Ces 3 propositions sont organisées le plus simplement possible pendant le temps de représentation. Il n'est pas possible de décrire dès à présent exactement le rythme de la représentation, mais chaque incursion est visible l'une après l'autre. Leur durée varie entre 10 et 30 minutes. Un entracte a lieu entre chaque pièce, court moment où le public est amené à se déplacer autour ou dans l'installation pour voir l'intervention suivante.

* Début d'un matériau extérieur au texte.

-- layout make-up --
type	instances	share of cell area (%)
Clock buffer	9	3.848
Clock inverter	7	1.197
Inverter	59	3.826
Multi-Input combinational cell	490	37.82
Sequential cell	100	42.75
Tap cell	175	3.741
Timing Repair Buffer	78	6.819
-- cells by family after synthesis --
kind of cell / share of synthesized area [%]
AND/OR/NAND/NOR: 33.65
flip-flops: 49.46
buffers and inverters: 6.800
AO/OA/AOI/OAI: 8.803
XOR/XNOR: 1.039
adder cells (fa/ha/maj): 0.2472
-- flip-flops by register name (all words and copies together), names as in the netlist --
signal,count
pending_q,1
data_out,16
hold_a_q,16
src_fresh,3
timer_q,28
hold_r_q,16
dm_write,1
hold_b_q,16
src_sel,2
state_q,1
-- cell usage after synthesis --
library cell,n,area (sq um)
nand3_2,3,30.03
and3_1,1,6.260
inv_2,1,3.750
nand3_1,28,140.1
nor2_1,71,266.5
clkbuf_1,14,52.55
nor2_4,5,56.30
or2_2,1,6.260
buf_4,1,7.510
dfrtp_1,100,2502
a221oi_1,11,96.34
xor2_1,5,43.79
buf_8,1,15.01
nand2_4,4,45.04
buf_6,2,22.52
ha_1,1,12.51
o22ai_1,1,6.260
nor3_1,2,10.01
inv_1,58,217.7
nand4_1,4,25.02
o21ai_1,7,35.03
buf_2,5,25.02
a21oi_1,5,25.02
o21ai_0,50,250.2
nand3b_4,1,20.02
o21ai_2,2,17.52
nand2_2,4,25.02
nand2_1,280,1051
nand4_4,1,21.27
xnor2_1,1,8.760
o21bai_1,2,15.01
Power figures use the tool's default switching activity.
==> src/flat_wrapper.sv <==
// flat-port wrapper written by rule: the top's interface ports become plain ports
module exe_mem_skid_reg_flat 
#(
   parameter int unsigned DW = 32,
   parameter int unsigned RW = 4
)
  (clk, rst_n, bus_flush, bus_in_valid, bus_alu_res, bus_alu_sr, bus_s_upd, bus_st_val, bus_dest, bus_wb_en, bus_mem_r, bus_mem_w, bus_out_ready, bus_in_ready, bus_out_valid, bus_res_o, bus_st_val_o, bus_dest_o, bus_wb_en_o, bus_mem_r_o, bus_mem_w_o, bus_status, bus_c_flag);
  exe_mem_skid_reg_if #(.DW(DW), .RW(RW)) bus_i ();
  input  logic clk;
  input  logic rst_n;
  input wire logic [$bits(bus_i.flush)-1:0] bus_flush;
  input wire logic [$bits(bus_i.in_valid)-1:0] bus_in_valid;
  input wire logic [$bits(bus_i.alu_res)-1:0] bus_alu_res;
  input wire logic [$bits(bus_i.alu_sr)-1:0] bus_alu_sr;
  input wire logic [$bits(bus_i.s_upd)-1:0] bus_s_upd;
  input wire logic [$bits(bus_i.st_val)-1:0] bus_st_val;
  input wire logic [$bits(bus_i.dest)-1:0] bus_dest;
  input wire logic [$bits(bus_i.wb_en)-1:0] bus_wb_en;
  input wire logic [$bits(bus_i.mem_r)-1:0] bus_mem_r;
  input wire logic [$bits(bus_i.mem_w)-1:0] bus_mem_w;
  input wire logic [$bits(bus_i.out_ready)-1:0] bus_out_ready;
  output wire logic [$bits(bus_i.in_ready)-1:0] bus_in_ready;
  output wire logic [$bits(bus_i.out_valid)-1:0] bus_out_valid;
  output wire logic [$bits(bus_i.res_o)-1:0] bus_res_o;
  output wire logic [$bits(bus_i.st_val_o)-1:0] bus_st_val_o;
  output wire logic [$bits(bus_i.dest_o)-1:0] bus_dest_o;
  output wire logic [$bits(bus_i.wb_en_o)-1:0] bus_wb_en_o;
  output wire logic [$bits(bus_i.mem_r_o)-1:0] bus_mem_r_o;
  output wire logic [$bits(bus_i.mem_w_o)-1:0] bus_mem_w_o;
  output wire logic [$bits(bus_i.status)-1:0] bus_status;
  output wire logic [$bits(bus_i.c_flag)-1:0] bus_c_flag;
  assign bus_i.flush = bus_flush;
  assign bus_i.in_valid = bus_in_valid;
  assign bus_i.alu_res = bus_alu_res;
  assign bus_i.alu_sr = bus_alu_sr;
  assign bus_i.s_upd = bus_s_upd;
  assign bus_i.st_val = bus_st_val;
  assign bus_i.dest = bus_dest;
  assign bus_i.wb_en = bus_wb_en;
  assign bus_i.mem_r = bus_mem_r;
  assign bus_i.mem_w = bus_mem_w;
  assign bus_i.out_ready = bus_out_ready;
  assign bus_in_ready = bus_i.in_ready;
  assign bus_out_valid = bus_i.out_valid;
  assign bus_res_o = bus_i.res_o;
  assign bus_st_val_o = bus_i.st_val_o;
  assign bus_dest_o = bus_i.dest_o;
  assign bus_wb_en_o = bus_i.wb_en_o;
  assign bus_mem_r_o = bus_i.mem_r_o;
  assign bus_mem_w_o = bus_i.mem_w_o;
  assign bus_status = bus_i.status;
  assign bus_c_flag = bus_i.c_flag;
  exe_mem_skid_reg #(.DW(DW), .RW(RW)) u_core (.clk(clk), .rst_n(rst_n), .bus(bus_i));
endmodule
### src/rtl/cla_stream_accumulator.sv
// rtl/cla_stream_accumulator.sv - stream accumulator driving an external CLA adder; macro CLA_ACC_SAT_EN selects saturate-on-wrap
module cla_stream_accumulator #(
    parameter int NBIT  = 7,
    parameter int CNT_W = 8
) (
    input  logic             clk,
    input  logic             rst_n,
    input  logic             in_valid,
    output logic             in_ready,
    input  logic [NBIT-1:0]  in_data,
    input  logic             in_last,
    output logic [NBIT-1:0]  add_a,
    output logic [NBIT-1:0]  add_b,
    input  logic [NBIT-1:0]  add_s,
    output logic             out_valid,
    input  logic             out_ready,
    output logic [NBIT-1:0]  out_data,
    output logic [CNT_W-1:0] out_count,
    output logic             out_ovf
);
    localparam logic [1:0] ST_IDLE  = 2'd0;
    localparam logic [1:0] ST_ACCUM = 2'd1;
    localparam logic [1:0] ST_HOLD  = 2'd2;

    localparam logic [CNT_W-1:0] CNT_ONE = {{(CNT_W-1){1'b0}}, 1'b1};

    logic [1:0]       state;
    logic [1:0]       state_nxt;
    logic [NBIT-1:0]  acc;
    logic [CNT_W-1:0] count;
    logic             ovf;
    logic             beat;
    logic             wrap;
    logic             release_result;
    logic [NBIT-1:0]  acc_load;

    // Operands are refused only while a finished result waits downstream.
    assign in_ready       = (state != ST_HOLD);
    assign out_valid      = (state == ST_HOLD);
    assign beat           = in_valid & in_ready;
    assign release_result = out_valid & out_ready;

    // The adder sees the running sum and the offered operand, or zero when idle.
    assign add_a = acc;
    assign add_b = in_valid ? in_data : '0;

    // An unsigned sum smaller than its accumulator input means the add wrapped.
    assign wrap = (add_s < add_a);

`ifdef CLA_ACC_SAT_EN
    assign acc_load = wrap ? '1 : add_s;
`else
    assign acc_load = add_s;
`endif

    assign out_data  = acc;
    assign out_count = count;
    assign out_ovf   = ovf;

    // Next-state decode: a last beat closes the stream, acceptance reopens it.
    always_comb begin
        state_nxt = state;
        case (state)
            ST_IDLE, ST_ACCUM: begin
                if (beat) begin
                    state_nxt = in_last ? ST_HOLD : ST_ACCUM;
                end
            end
            ST_HOLD: begin
                if (out_ready) begin
                    state_nxt = ST_IDLE;
                end
            end
            default: state_nxt = ST_IDLE;
        endcase
    end

    // State register.
    always_ff @(posedge clk or negedge rst_n) begin
        if (!rst_n) begin
            state <= ST_IDLE;
        end else begin
            state <= state_nxt;
        end
    end

    // Accumulator, beat counter and sticky wrap flag; cleared when the result leaves.
    always_ff @(posedge clk or negedge rst_n) begin
        if (!rst_n) begin
            acc   <= '0;
            count <= '0;
            ovf   <= 1'b0;
        end else if (release_result) begin
            acc   <= '0;
            count <= '0;
            ovf   <= 1'b0;
        end else if (beat) begin
            acc   <= acc_load;
            count <= (count == '1) ? count : count + CNT_ONE;
            ovf   <= ovf | wrap;
        end
    end

endmodule

### config.mk
export PLATFORM = sky130hd
export DESIGN_NAME = cla_stream_accumulator
export DESIGN_NICKNAME = d
export VERILOG_FILES = /design/src/rtl/cla_stream_accumulator.sv
export SDC_FILE = /design/constraint.sdc
export NUM_CORES = 1
export LEC_CHECK = 0
export BUFFER_PORTS_ARGS = -buffer_cell sky130_fd_sc_hd__buf_4
export CAP_MARGIN = 10
export CORE_AREA = 5 5 63 65
export DETAILED_ROUTE_END_ITERATION = 10
export DIE_AREA = 0 0 68 70
export SYNTH_ARGS = -nofsm -noshare
export SYNTH_HDL_FRONTEND = slang
export SYNTH_SLANG_ARGS = --single-unit
### constraint.sdc
create_clock -name clk -period 2 [get_ports clk]
set_clock_uncertainty 0.15 [all_clocks]
set_input_delay 0.2 -clock clk [delete_from_list [all_inputs] [get_ports clk]]
set_output_delay 0.2 -clock clk [all_outputs]
set_load 0.005 [all_outputs]
==> run_results.csv <==
group,metric,value,unit
layout,multi_input_area,544,sq um
flow_run,cap_violations,0,
routing,vias,1043,
clocking,postCtsResizedCells,0,
sta,fin_crit,1.62,ns
routing,drt_iter0_markers,36,
synthesis,synth_edf_count,0,
global_route,grt_max_degree,19,
floorplanning,coreArea,3280,sq um
sta,slew_viol_final,0,
routing,remaining_drc_errors,0,
layout,fin_util,0.484,
clocking,clkTransAtPathRegs,0.10,ns
floorplanning,start_util,0.334,
routing,routed_wl,2.87,mm
setup_path,crit_fanout,2,
floorplanning,dieArea,4760,sq um
power_and_ir_drop,power.leakage,0.766,nW
synthesis,ys_seq_elements,18,
synthesis,syn_area_per_cell,9.72,sq um
global_route,grt_pass1_vias,1109,
power_and_ir_drop,pwr-share-comb,0.362,
sta,setup_violations,0,
placement,portBuffers,50,
sta,slew_headroom,0.798,
clocking,tritoncts,"built",
setup_path,crit_arrival,1.65,ns
layout,final_cell_mix,"buf_4, dfrtp_1, and2_1, dlygate4sd3_1",
clocking,clockBufferDepth,2,
floorplanning,ios,51,
synthesis,syn_nets,139,
sta,fin_setup_tns,0,ns
synthesis,synth-simple-area-share,0.236,
clocking,clk_latency,0.29,ns
clocking,post_cts_buffers,0,
global_route,track_usage,0.126,
setup_path,critPathKind,"in2reg",
routing,vias_per_cell,4.90,
run_status,run_status,"finished clean",
power_and_ir_drop,p_clk_frac,0.188,
floorplanning,num_rows,21,
placement,gp_congestion,0.766,
sta,fin_ws,0.377,ns
synthesis,synth.cell_area,1100,sq um
synthesis,synth_flop_cell,"dfrtp_1",
power_and_ir_drop,p_seq_frac,0.450,
routing,detail_route.wl_per_cell,13.5,um
floorplanning,die_h,70,um
placement,pre_cts_slack,0.455,ns
synthesis,yosys_warnings,0,
setup_path,start_kind,"primary input",
routing,ant_nets,0,
layout,fin_nets,194,
sta,fmax,616,MHz
power_and_ir_drop,p_sw,0.394,mW
layout,register_area,450,sq um
power_and_ir_drop,finalPower,1.19,mW
routing,firstDrtPassIters,4,
global_route,grt_pass1_wl,4.74,mm
synthesis,syn_inst,113,
floorplanning,die_w,68,um
layout,synthToLayoutAreaGrowth,44.8,%
clocking,cts_inserted_buffers,3,
setup_path,critPathRequiredTime,2.03,ns
clocking,cts.sinks,18,
layout,insertedDiodeCount,0,
power_and_ir_drop,peakVddDrop,0.402,mV
synthesis,ys_async_sr_fraction,1.00,
clocking,htree_levels,1,
sta,hold_viol_final,0,
sta,min_period_over_period,0.812,
sta,rsz0062_at_grt,"false",
global_route,grt-ovfl-total,0,
layout,layout-drive-gt1-share,0.371,
synthesis,ys_seq_area_frac,0.410,
setup_path,endpoint_kind,"flop",
placement,dp_hpwl,2.26,mm
power_and_ir_drop,intPower,0.799,mW
synthesis,synthMuxAreaShare,0.0182,
synthesis,synth_top_family_by_area,"simple AND/OR/NAND/NOR gates",
power_and_ir_drop,switching_share,0.330,
layout,fillers,322,
clocking,cts_hold_buf,9,
global_route,antenna_found_initial,0,
worst_hold_path,hp-class,"in2reg",
synthesis,synth_compound_area_frac,0.162,
clocking,root_buffer,"clkbuf_4",
synthesis,synth_fa_ha_area_frac,0.0797,
power_and_ir_drop,p_per_area,750,nW/um^2
layout,final_common_cell,"buf_4",
sta,tightest_slew,0.302,ns
synthesis,synth-xor-area-share,0,
synthesis,synthDistinctLibCells,33,
-- kinds of logic (layout without fill, tap and decap cells) --
logic type,Yosys count,in the layout
fa+ha+maj,7,7
flops,18,18
compound gates,24,24
buf+inv,18,72
simple gates,44,44
mux,2,2
-- state kept, by name, indices dropped and copies added (netlist names) --
register,flops
add_a,7
out_ovf,1
out_count,8
state,2
-- cell type report --
| cell class | instances | share of cell area |
|---|---|---|
| inverter | 9 | 0.0228 |
| clock buffer | 4 | 0.0228 |
| sequential | 18 | 0.283 |
| tap | 46 | 0.0362 |
| multi-input combinational | 77 | 0.342 |
| timing repair buffer | 59 | 0.293 |
-- path summary, 6_finish.rpt --
| path | startpoint | endpoint | slack (ns) | depth (start not counted) |
|---|---|---|---|---|
| max in group asynchronous | rst_n | state[1]$_DFFE_PN0P_ | 1.35 | 2 |
| hold / removal | in_last | state[0]$_DFFE_PN0P_ | 0.02 | 4 |
| setup / recovery | add_s[4] | out_ovf$_DFFE_PN0P_ | 0.38 | 7 |
| min in group asynchronous | rst_n | add_a[2]$_DFFE_PN0P_ | 0.16 | 2 |
| hold reg to reg | state[1]$_DFFE_PN0P_ | state[0]$_DFFE_PN0P_ | 0.32 | 1 |
| setup reg to reg | out_count[0]$_DFFE_PN0P_ | out_count[1]$_DFFE_PN0P_ | 0.44 | 5 |
-- critical path: stages --
cell and delay (ns):
dlygate4sd3_1 0.54, buf_4 0.14, ha_1 0.28, nor2b_1 0.12
nand4_1 0.11, a21oi_1 0.19, nor3_2 0.07
-- stage by stage --
stage,cells,cell area [sq um],hold WS (ns)
floorplan,113,1100,-0.246
global placement,200,1460,-0.0641
detailed placement,200,1460,-0.0658
CTS,213,1590,0.00739
global route,213,1590,0.0511
finish,213,1590,0.0157
-- Yosys cell counts, types with 2 or more instances --
cell type | count | area share
nand4_1 | 5 | 0.028
a22o_1 | 7 | 0.056
ha_1 | 7 | 0.080
nor2_1 | 3 | 0.010
a21oi_1 | 5 | 0.023
and2_1 | 9 | 0.051
dfrtp_1 | 18 | 0.41
o21ai_0 | 4 | 0.018
mux2i_1 | 2 | 0.018
buf_4 | 7 | 0.048
nand3_1 | 6 | 0.027
inv_1 | 8 | 0.027
and3_1 | 2 | 0.011
o211ai_1 | 2 | 0.014
nand2_1 | 8 | 0.027
nor3_1 | 3 | 0.014
-- routing by layer --
metal	vias up	wire [um]	track usage
met2	58	1320	0.204
met1	480	1240	0.159
li1	503	-	-
met4	0	13	0.0353
met3	2	294	0.0369
met5	-	0	0
-- power groups by stage --
stage / sequential [mW] / clock (mW) / combinational, mW
after floorplan: 0.526 / 0 / 0.220
after global placement: 0.536 / 0 / 0.418
after detailed placement: 0.540 / 0 / 0.425
after CTS: 0.534 / 0.234 / 0.442
after global routing: 0.551 / 0.255 / 0.490
final: 0.536 / 0.224 / 0.432
Note: power is estimated with default switching activity, not from simulation.
==> src/rtl/cnn_pkg.sv <==
// Shared types for the CNN pooling datapath: feature word, channel count,
// pooling FSM states and a signed max helper.
package cnn_pkg;

    typedef logic signed [15:0] feature_t;

    localparam int NUM_CH = 3;

    typedef enum logic [1:0] {
        IDLE,
        RUN,
        DONE
    } state_t;

    function automatic feature_t smax(feature_t a, feature_t b);
        return (a > b) ? a : b;
    endfunction

endpackage

==> src/rtl/pool_channel.sv <==
// One channel of 2x2/stride-2 max pooling: optional ReLU, horizontal hold
// register, half-width line buffer and registered result. Macro: POOL_RELU_EN.
module pool_channel
    import cnn_pkg::*;
#(
    parameter int DEPTH = 12,
    parameter int IDX_W = 4
) (
    input  logic             clk,
    input  logic             n_reset,
    input  feature_t         pixel,
    input  logic             hold_en,
    input  logic             buf_en,
    input  logic             out_en,
    input  logic [IDX_W-1:0] idx,
    output feature_t         result
);

    feature_t px;
    feature_t hold_q;
    feature_t line_q [DEPTH];

    always_comb begin
`ifdef POOL_RELU_EN
        px = pixel[15] ? feature_t'(0) : pixel;
`else
        px = pixel;
`endif
    end

    // hold_q carries the even-column pixel on both even and odd rows
    always_ff @(posedge clk or negedge n_reset) begin
        if (!n_reset) begin
            hold_q <= '0;
            result <= '0;
            for (int i = 0; i < DEPTH; i++) line_q[i] <= '0;
        end else begin
            if (hold_en) hold_q <= px;
            if (buf_en) line_q[idx] <= smax(hold_q, px);
            if (out_en) result <= smax(line_q[idx], smax(hold_q, px));
        end
    end

endmodule

==> src/rtl/pool_layer.sv <==
// 2x2 stride-2 max-pool layer: frame FSM and row/col counters driving NUM_CH
// pool_channel slices. Optional input ReLU via macro POOL_RELU_EN.
module pool_layer
    import cnn_pkg::*;
#(
    parameter int IN_W = 24,
    parameter int IN_H = 24
) (
    input  logic                clk,
    input  logic                n_reset,
    input  logic                start,
    input  logic                in_valid,
    input  feature_t [NUM_CH:1] in_feature,
    output feature_t [NUM_CH:1] out_feature,
    output logic                out_valid,
    output logic                frame_done,
    output logic                busy
);

    localparam int DEPTH = IN_W / 2;
    localparam int IDX_W = (DEPTH > 1) ? $clog2(DEPTH) : 1;
    localparam int CW    = $clog2(IN_W);
    localparam int RW    = $clog2(IN_H);

    if (IN_W % 2 != 0) begin : g_bad_w
        $error("pool_layer: IN_W must be even");
    end
    if (IN_H % 2 != 0) begin : g_bad_h
        $error("pool_layer: IN_H must be even");
    end

    state_t           state;
    logic [CW-1:0]    col;
    logic [RW-1:0]    row;
    logic             last_px;
    logic             accept;
    logic             last_pos;
    logic             hold_en;
    logic             buf_en;
    logic             out_en;
    logic [IDX_W-1:0] idx;

    // start in RUN wins over a coincident pixel; nothing is taken after the last one
    assign accept   = (state == RUN) && in_valid && !start && !last_px;
    assign last_pos = (col == CW'(IN_W - 1)) && (row == RW'(IN_H - 1));
    assign hold_en  = accept && !col[0];
    assign buf_en   = accept && !row[0] && col[0];
    assign out_en   = accept && row[0] && col[0];
    assign idx      = IDX_W'(col >> 1);

    // DONE follows the final strobe by one cycle so frame_done trails it
    always_ff @(posedge clk or negedge n_reset) begin
        if (!n_reset) begin
            state      <= IDLE;
            col        <= '0;
            row        <= '0;
            last_px    <= 1'b0;
            out_valid  <= 1'b0;
            frame_done <= 1'b0;
            busy       <= 1'b0;
        end else begin
            out_valid  <= out_en;
            frame_done <= 1'b0;
            case (state)
                IDLE: begin
                    if (start) begin
                        state <= RUN;
                        col   <= '0;
                        row   <= '0;
                        busy  <= 1'b1;
                    end
                end
                RUN: begin
                    if (start) begin
                        col     <= '0;
                        row     <= '0;
                        last_px <= 1'b0;
                    end else if (last_px) begin
                        state      <= DONE;
                        last_px    <= 1'b0;
                        busy       <= 1'b0;
                        frame_done <= 1'b1;
                    end else if (accept) begin
                        if (last_pos) last_px <= 1'b1;
                        if (col == CW'(IN_W - 1)) begin
                            col <= '0;
                            row <= (row == RW'(IN_H - 1)) ? '0 : row + 1'b1;
                        end else begin
                            col <= col + 1'b1;
                        end
                    end
                end
                default: state <= IDLE;
            endcase
        end
    end

    for (genvar ch = 1; ch <= NUM_CH; ch++) begin : g_ch
        pool_channel #(
            .DEPTH(DEPTH),
            .IDX_W(IDX_W)
        ) u_ch (
            .clk     (clk),
            .n_reset (n_reset),
            .pixel   (in_feature[ch]),
            .hold_en (hold_en),
            .buf_en  (buf_en),
            .out_en  (out_en),
            .idx     (idx),
            .result  (out_feature[ch])
        );
    end

endmodule

==> config.mk <==
export PLATFORM = sky130hd
export DESIGN_NAME = pool_layer
export DESIGN_NICKNAME = d
export VERILOG_FILES = /design/src/rtl/cnn_pkg.sv /design/src/rtl/pool_channel.sv /design/src/rtl/pool_layer.sv
export SDC_FILE = /design/constraint.sdc
export NUM_CORES = 2
export LEC_CHECK = 0
export BUFFER_PORTS_ARGS = -buffer_cell sky130_fd_sc_hd__buf_2
export CAP_MARGIN = 20
export CORE_UTILIZATION = 30
export CTS_CLUSTER_DIAMETER = 30
export DETAILED_ROUTE_END_ITERATION = 12
export HOLD_SLACK_MARGIN = 0.12
export SLEW_MARGIN = 15
export SYNTH_ARGS = -nofsm -noshare
export SYNTH_HDL_FRONTEND = slang
export SYNTH_SLANG_ARGS = --single-unit
==> constraint.sdc <==
create_clock -name clk -period 4.3 [get_ports clk]
set_input_delay 1.075 -clock clk [delete_from_list [all_inputs] [get_ports clk]]
set_output_delay 1.075 -clock clk [all_outputs]
set_load 0.02 [all_outputs]
==> impl_metrics.toml <==
[pwr]
p_leak_nw = 19.1
power_density_nw_per_um2 = 599
irDropWorstVdd_mv = 0.343

[floorplan]
start_util_pct = 30.2
die_h_um = 333
core.rowCount = 121
fp.coreArea_sq_um = 109000
die-area_sq_um = 111000
io_pins = 103
die_w_um = 333

[critical_path]
regToRegSetupSlack_ns = 0.13
path_class = "input port to register"
cp-end-kind = "register"
r2r_cells = 17
r2r-start = "g_ch[2].u_ch.hold_q[1]"
reg2reg_to = "g_ch[2].u_ch.result[8]"
critPathMaxFanout = 8
crit_required_ns = 4.91
start_kind = "input port"
cp.arrival_ns = 4.83

[sta]
relSlewSlack_pct = 44.3
rsz0062_at_grt = "yes"
clock.fmax_mhz = 237
finalMaxSlewViolations = 0
skew_ns = 0.0422
min_period_over_period_pct = 98.1
fin_crit_ns = 4.22
finalSetupViolations = 0
hold_viol = 0
worst_slew_pin_slew_ns = 0.827

[global_routing]
gr-usage-met1_pct = 21.3
grt.met2_usage_pct = 26.8
met3_usage_pct = 3.07
grt_pass1_vias = 24100
grt.busiest_layer = "met2"
grt_max_degree = 118
grt_first_pass_wirelength_um = 141000
grtUsageTotal_pct = 16.2
antenna_found_initial = 0
overflow = 0

[status]
outcome = "completed"

[synthesis]
synth_compound_area_share_pct = 11.2
ys.flop_type = "dfrtp_1"
synthSimpleGateAreaFrac_pct = 8.77
yosysSeqAreaShare_pct = 52.3
synth_cell_type_count = 62
synth-xor-area-share_pct = 0.0798
synthCells = 2858
avgSynthCellArea_sq_um = 11.5
async_flop_share_pct = 100
syn_nets = 3008
yosys_warnings = 0
synth-adder-area-share_pct = 3.72
synth_top_family_by_area = "multiplexers"
synth_mux_area_share_pct = 19.9
synth.ff_latch_count = 688
synth-edff-count = 0
syn_area_sq_um = 32900

[drt]
drt_iter0_drc = 1484
num_vias = 23100
drc_errors = 0
vias_per_cell = 4.96
dr.pass1.iters = 5
wirelength_um = 88900
wl_per_cell_um = 19.1
ant_nets = 0

[placed_design]
dp_hpwl_um = 54300
postPlaceCellArea_sq_um = 36900
routabilityCongestion = 0.781
placed_cells = 4369
io_buffers = 102

[clocking]
numCtsBuffers = 146
cts_tree = "built"
clockBufferDepth = 3
clock-root-buffer = "clkbuf_16"
path_clk_slew_ns = 0.05
cts.sinks = 688
clock_latency_ns = 0.74
htree_levels = 4

[cells_and_area]
final_nets = 3266
area_growth_pct = 29.0
final_common_cell = "dfrtp_1"
stdcell_area_sq_um = 42500
final_cell_mix = "dfrtp_1 (681), nand2_1 (364), o21ai_0 (308)"
fill_cells = 10200
drive_gt1_share_pct = 33.5
num_antenna_cells = 0
fin_util_pct = 39.0
final_cells = 4651

[job]
maxCapViolations = 0

[worst_hold_path]
min_path_type = "input port to asynchronous set/reset pin"
how the worst max path moves through the flow:
stage               slack [ns]  depth (start not counted)                 endpoint                   start
floorplan                -0.58                         21  g_ch[2].u_ch.result[10]          in_feature[21]
detailed placement       -0.78                         18  g_ch[2].u_ch.result[12]          in_feature[23]
global route             -0.03                         17   g_ch[2].u_ch.result[8]  g_ch[2].u_ch.hold_q[1]
CTS                       0.05                         18   g_ch[2].u_ch.result[8]          in_feature[21]
global placement         -0.72                         18   g_ch[2].u_ch.result[5]          in_feature[23]
finish                    0.08                         19   g_ch[2].u_ch.result[8]          in_feature[21]
cells in the mapped netlist (53+ instances only):
cell type,n,area share [%]
dfrtp_1,688,52
o21ai_0,312,4.7
nand2_1,369,4.2
ha_1,98,3.7
mux2i_1,66,2.0
mux2_2,204,7.0
o211ai_1,53,1.2
clkbuf_1,132,1.5
a21oi_1,210,3.2
mux4_2,144,9.8
buf_2,70,1.1
nor2_1,208,2.4
inv_1,74,0.84
worst max-delay path: stages:
cell and delay (ns):
buf_4 0.13, inv_8 0.03, ha_4 0.23, a21oi_2 0.13, o21ai_2 0.09, o2bb2ai_2 0.13
or4_4 0.51, a22o_4 0.26, buf_12 0.15, mux2_4 0.22, inv_4 0.03, ha_4 0.25
nor2b_4 0.12, o211ai_1 0.11, a2111o_1 0.41, o211ai_1 0.12, mux2_4 0.34, and2_4 0.18
a221o_1 0.30
registers in the layout, summed over array words and instances, names as in the netlist:
name / count
g_ch.u_ch.line_q: 576
g_ch.u_ch.hold_q: 48
g_ch.u_ch.result: 48
col: 5
row: 5
state: 2
busy: 1
frame_done: 1
last_px: 1
out_valid: 1
layout make-up:
cell class              count  area [sq um]  area share, %
inverters                  74           313          0.737
multi-input cells        1864         15100           35.5
clock buffers             179          3980           9.37
clock inverters            90          1350           3.17
well taps                1414          1770           4.17
flip-flops and latches    688         17200           40.6
repair buffers            342          2760           6.50
logic make-up (layout without fill, tap and decap cells):
logic type,Yosys count,in the layout
DFF,688,688
and+or+nand+nor,681,682
adders and majority gates,98,98
xor gates and xnor gates,3,3
AOI/OAI and AO/OA,643,643
buffers and inverters,307,685
muxes,438,438
through the flow:
step	power (mW)	setup slack [ns]	setup TNS, ns	hold WS (ns)
floorplan	11.4	-0.585	-18.64	0.445
global placement	13.4	-0.721	-27.32	0.457
detailed placement	13.5	-0.785	-29.48	0.466
CTS	25.5	0.0517	0	0.368
global route	26.7	-0.0321	-0.140	0.392
finish	25.5	0.0818	0	0.374
metal layers:
layer	up-vias	wire, um
li1	10800	-
met1	11700	39900
met2	459	43500
met3	148	3430
met4	0	2100
met5	-	0
where the power goes:
| part | internal [mW] | leakage, nW | switching, mW |
|---|---|---|---|
| clock | 7.93 | 2.55 | 3.93 |
| sequential | 7.11 | 9.33 | 0.406 |
| combinational | 2.76 | 7.17 | 3.32 |
timing repair:
action	4_1_cts	5_1_grt
pin swaps	0	30
endpoints found under the setup margin	4	42
hold buffers	0	0
gates resized for setup	1	33
gates cloned	0	2
buffers inserted	0	11
Note: power is estimated with default switching activity, not from simulation.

« La sculpture s'installe dans le même milieu que celui qui la contemple. Chaque pas de l'observateur, chaque heure du jour, chaque lampe qui s'allume, engendre à une sculpture une certaine apparence, toute différente des autres. »

Paul Valéry.

Conclusion

L'installation porte le titre Agora par ce qu'elle est faite pour le public qui représente l'individu et le groupe. Cet objet est volontairement incomplet ; quelque chose manque. La présence humaine y est sollicitée, il doit être occupé, utilisé. Le public doit s'approprier cet espace où les intervenants en sont les guides, les éclaireurs. Présenter cette installation avec des interventions, c'est la rendre vivante. C'est une façon de donner au public les clefs d'un objet qui ne peut fonctionner que s'il y a un échange, une collaboration.

Toutefois, Agora n'est pas un projet social mais bien un projet esthétique dont l'ambition est d'offrir au public un objet d'art dans lequel il puisse se fondre.

Agora : Antiquité grecque. Grande place, avec boutique, tribunaux, etc. ; où siégeait l'assemblée du peuple.

Public,.que : Adj. Qui concerne le peuple pris dans son ensemble ; qui appartient à la collectivité sociale, politique et en émane, qui appartient à l'état ou à une personne administrative.